**PROBLEM DETAILS:** Among the lines of the records below, copy those that hold the word "synthesis".

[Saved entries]
[Start of Attachment]

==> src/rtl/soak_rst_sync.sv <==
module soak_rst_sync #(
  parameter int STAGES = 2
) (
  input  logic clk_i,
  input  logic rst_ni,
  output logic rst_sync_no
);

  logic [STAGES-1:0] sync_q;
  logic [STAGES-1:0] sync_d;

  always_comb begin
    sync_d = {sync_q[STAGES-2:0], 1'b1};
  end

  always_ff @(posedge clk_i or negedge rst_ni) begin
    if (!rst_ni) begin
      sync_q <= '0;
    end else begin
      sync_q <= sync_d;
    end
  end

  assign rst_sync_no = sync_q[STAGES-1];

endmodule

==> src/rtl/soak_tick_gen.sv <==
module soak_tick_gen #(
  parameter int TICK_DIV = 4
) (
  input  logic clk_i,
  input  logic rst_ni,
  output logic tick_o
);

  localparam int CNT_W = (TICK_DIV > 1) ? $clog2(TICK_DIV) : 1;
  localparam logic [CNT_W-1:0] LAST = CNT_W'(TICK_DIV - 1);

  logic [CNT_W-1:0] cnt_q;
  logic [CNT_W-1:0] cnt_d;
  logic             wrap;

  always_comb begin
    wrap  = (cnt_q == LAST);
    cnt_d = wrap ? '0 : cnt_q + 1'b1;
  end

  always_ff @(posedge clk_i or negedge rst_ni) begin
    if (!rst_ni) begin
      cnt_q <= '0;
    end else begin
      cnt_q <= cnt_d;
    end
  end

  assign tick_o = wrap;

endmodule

[End of Attachment]
[Start of Attachment]

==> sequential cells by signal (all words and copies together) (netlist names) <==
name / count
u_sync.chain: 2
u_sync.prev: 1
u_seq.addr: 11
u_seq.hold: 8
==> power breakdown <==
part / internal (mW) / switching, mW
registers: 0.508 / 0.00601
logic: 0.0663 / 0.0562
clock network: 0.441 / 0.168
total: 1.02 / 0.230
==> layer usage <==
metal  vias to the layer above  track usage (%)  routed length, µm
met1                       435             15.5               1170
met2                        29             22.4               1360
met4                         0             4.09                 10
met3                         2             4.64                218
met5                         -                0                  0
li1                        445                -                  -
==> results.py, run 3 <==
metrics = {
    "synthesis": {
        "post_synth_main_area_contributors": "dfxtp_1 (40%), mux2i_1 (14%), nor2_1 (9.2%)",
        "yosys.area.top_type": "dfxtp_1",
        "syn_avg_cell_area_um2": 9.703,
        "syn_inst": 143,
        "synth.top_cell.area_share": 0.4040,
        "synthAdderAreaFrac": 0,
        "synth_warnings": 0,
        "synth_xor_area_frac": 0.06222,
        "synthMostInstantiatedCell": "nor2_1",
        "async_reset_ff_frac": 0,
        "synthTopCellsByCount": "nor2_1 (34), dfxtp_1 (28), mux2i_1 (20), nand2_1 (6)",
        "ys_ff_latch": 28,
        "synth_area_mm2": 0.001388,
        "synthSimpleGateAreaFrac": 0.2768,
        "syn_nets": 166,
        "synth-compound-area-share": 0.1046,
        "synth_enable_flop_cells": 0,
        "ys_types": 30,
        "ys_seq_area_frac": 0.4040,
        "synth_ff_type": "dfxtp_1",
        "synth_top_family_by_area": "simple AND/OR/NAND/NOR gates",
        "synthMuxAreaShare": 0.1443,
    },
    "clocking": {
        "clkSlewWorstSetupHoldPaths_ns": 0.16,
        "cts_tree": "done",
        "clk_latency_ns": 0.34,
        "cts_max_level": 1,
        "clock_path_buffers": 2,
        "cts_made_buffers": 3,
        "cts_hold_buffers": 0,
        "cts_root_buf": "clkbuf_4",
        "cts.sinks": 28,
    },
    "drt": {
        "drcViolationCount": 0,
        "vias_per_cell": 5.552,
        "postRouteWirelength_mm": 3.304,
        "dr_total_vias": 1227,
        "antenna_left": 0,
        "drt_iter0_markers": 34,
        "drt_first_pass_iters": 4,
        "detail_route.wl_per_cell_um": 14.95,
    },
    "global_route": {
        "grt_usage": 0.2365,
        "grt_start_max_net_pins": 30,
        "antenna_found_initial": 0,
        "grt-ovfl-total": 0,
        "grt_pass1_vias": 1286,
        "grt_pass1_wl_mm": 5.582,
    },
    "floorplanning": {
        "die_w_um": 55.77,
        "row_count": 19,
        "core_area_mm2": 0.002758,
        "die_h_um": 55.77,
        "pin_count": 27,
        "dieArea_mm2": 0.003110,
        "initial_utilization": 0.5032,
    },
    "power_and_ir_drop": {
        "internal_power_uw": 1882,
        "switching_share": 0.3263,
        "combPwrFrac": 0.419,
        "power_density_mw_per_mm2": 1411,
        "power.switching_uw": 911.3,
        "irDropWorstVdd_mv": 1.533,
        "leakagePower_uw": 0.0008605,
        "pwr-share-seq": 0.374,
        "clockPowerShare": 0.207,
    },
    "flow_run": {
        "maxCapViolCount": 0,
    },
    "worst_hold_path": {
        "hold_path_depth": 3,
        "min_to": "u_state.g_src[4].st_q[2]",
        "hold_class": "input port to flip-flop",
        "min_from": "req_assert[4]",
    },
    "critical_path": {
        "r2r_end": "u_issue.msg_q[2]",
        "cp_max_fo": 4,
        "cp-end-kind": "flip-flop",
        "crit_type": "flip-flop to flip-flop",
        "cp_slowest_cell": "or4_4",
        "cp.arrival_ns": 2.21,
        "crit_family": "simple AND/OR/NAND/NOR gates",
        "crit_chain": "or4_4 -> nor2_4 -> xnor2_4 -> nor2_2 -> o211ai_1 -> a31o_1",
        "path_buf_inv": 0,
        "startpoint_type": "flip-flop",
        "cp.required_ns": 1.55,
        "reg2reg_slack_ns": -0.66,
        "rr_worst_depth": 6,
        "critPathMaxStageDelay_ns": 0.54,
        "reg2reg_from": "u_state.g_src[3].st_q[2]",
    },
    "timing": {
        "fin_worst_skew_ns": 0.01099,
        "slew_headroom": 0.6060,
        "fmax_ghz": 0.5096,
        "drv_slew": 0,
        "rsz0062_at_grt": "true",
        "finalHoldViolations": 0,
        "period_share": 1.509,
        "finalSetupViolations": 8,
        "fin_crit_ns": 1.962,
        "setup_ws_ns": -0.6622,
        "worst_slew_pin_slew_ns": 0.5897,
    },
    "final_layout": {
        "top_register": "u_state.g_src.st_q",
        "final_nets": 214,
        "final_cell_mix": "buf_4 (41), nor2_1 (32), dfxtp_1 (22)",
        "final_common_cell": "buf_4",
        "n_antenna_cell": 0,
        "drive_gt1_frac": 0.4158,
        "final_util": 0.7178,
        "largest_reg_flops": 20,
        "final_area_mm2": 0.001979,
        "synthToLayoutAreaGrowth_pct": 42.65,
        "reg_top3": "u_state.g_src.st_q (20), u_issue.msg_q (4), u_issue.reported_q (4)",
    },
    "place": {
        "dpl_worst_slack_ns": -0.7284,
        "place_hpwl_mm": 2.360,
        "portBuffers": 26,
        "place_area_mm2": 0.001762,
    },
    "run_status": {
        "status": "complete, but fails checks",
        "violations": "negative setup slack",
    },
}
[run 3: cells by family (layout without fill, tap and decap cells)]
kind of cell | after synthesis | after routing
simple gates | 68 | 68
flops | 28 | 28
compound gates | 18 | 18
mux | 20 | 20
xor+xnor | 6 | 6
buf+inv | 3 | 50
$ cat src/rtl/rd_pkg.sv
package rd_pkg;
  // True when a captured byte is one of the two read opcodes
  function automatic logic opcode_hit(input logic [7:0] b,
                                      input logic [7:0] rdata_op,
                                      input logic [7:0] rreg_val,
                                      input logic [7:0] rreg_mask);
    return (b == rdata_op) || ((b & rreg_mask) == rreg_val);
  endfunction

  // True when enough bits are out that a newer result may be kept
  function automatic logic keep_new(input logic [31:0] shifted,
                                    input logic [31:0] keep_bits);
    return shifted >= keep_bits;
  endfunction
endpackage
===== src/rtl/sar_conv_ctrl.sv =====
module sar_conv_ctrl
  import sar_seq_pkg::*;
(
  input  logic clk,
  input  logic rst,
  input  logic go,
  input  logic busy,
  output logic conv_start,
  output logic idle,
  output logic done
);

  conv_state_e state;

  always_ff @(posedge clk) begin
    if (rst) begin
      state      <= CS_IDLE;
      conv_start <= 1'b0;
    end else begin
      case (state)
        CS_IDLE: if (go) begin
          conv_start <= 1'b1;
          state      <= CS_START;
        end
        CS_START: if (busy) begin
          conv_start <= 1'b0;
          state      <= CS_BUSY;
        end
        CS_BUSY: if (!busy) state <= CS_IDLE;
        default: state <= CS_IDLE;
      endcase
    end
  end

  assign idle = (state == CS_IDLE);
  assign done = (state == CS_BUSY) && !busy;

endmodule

[End of Attachment]

**RESULT OF THE EXERCISE:**
    "synthesis": {
kind of cell | after synthesis | after routing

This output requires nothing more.